* _Material provided_:
★ ★ ★ ★ ★ ★ ★

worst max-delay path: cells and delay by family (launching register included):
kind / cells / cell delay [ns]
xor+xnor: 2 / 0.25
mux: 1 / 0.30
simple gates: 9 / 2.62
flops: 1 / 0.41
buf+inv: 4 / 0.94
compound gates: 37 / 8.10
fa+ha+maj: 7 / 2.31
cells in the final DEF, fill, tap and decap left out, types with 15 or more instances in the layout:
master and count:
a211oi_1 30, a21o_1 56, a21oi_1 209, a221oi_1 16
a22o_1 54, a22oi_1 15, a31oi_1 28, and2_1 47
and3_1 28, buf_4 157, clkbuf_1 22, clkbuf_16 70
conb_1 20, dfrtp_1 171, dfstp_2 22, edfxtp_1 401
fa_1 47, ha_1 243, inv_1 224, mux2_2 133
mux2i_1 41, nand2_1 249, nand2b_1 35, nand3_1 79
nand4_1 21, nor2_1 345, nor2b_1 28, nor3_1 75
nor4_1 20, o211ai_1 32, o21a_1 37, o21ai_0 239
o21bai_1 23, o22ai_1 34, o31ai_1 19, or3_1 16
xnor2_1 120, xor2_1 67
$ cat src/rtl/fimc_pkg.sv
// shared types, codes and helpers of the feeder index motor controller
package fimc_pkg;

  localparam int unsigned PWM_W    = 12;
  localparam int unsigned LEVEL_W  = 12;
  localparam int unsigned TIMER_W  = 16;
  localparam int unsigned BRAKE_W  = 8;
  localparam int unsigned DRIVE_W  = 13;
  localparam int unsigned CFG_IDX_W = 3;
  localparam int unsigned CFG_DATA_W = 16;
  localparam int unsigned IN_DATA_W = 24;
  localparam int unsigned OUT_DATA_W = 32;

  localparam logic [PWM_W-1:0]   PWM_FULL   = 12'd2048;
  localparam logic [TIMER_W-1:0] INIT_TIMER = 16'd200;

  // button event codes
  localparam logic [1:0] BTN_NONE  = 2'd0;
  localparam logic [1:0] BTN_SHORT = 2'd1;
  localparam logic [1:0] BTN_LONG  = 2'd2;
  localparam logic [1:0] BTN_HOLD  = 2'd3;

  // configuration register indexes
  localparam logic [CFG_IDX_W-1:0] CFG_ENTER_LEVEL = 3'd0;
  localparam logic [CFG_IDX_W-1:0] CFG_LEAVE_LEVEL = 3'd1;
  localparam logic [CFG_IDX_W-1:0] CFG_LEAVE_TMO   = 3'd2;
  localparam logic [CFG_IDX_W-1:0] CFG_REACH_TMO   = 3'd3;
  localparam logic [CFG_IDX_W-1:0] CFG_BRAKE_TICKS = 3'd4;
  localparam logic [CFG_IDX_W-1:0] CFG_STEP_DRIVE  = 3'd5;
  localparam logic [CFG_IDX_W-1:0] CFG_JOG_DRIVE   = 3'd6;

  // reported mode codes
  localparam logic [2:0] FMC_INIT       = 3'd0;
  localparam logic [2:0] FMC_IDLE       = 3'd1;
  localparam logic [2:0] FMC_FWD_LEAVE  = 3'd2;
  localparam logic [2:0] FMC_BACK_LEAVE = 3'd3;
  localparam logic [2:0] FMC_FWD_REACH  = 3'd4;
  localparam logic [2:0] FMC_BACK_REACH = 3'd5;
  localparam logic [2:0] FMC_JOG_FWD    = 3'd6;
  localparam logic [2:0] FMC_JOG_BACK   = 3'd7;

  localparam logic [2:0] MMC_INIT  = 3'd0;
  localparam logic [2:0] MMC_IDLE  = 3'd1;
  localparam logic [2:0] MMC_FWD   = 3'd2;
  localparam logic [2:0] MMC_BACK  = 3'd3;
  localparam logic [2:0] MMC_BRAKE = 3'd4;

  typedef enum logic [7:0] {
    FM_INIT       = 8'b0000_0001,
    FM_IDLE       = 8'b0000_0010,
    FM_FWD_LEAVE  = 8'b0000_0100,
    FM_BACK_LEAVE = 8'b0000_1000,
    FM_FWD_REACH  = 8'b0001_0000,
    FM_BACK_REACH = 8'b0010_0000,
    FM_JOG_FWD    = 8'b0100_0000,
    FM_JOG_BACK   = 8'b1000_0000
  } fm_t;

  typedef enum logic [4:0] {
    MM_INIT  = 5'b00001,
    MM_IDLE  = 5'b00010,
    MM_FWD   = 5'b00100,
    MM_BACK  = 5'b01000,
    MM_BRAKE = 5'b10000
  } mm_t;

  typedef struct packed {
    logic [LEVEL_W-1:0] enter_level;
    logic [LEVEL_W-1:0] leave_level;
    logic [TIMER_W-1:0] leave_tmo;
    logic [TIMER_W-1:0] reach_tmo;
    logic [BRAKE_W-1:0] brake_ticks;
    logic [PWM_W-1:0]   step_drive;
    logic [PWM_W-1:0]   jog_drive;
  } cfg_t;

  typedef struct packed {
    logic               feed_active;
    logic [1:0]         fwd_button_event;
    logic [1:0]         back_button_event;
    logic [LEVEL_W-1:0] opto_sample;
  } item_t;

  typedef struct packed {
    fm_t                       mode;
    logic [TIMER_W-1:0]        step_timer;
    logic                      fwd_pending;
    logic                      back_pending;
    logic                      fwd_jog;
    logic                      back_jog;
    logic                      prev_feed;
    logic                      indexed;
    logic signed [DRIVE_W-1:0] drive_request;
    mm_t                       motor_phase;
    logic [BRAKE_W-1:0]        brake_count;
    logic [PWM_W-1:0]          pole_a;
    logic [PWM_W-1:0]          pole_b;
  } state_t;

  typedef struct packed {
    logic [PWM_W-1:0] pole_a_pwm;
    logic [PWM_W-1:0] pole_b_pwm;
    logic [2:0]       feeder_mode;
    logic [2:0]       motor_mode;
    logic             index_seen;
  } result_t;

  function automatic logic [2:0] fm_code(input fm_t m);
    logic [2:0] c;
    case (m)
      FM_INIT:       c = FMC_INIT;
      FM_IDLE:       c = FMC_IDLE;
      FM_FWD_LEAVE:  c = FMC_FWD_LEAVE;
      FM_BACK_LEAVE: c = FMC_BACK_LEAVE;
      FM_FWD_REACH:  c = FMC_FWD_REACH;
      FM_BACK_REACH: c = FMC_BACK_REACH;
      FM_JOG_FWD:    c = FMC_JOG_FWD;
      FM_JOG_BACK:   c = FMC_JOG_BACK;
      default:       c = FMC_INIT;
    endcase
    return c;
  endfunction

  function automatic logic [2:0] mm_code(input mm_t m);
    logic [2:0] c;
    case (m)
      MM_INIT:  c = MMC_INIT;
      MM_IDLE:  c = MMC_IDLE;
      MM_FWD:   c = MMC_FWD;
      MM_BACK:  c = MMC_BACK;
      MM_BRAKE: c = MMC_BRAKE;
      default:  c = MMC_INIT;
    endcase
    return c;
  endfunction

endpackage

★ ★ ★ ★ ★ ★ ★

* _Exercise requirements_: Using the data above, repeat exactly the lines that begin at the line with "mux2i_1 41, nand2_1" and end at the line with "o21bai_1 23, o22ai_1 34, o31ai_1 19, or3_1 16", both ends included.

* _Task answer_:
mux2i_1 41, nand2_1 249, nand2b_1 35, nand3_1 79
nand4_1 21, nor2_1 345, nor2b_1 28, nor3_1 75
nor4_1 20, o211ai_1 32, o21a_1 37, o21ai_0 239
o21bai_1 23, o22ai_1 34, o31ai_1 19, or3_1 16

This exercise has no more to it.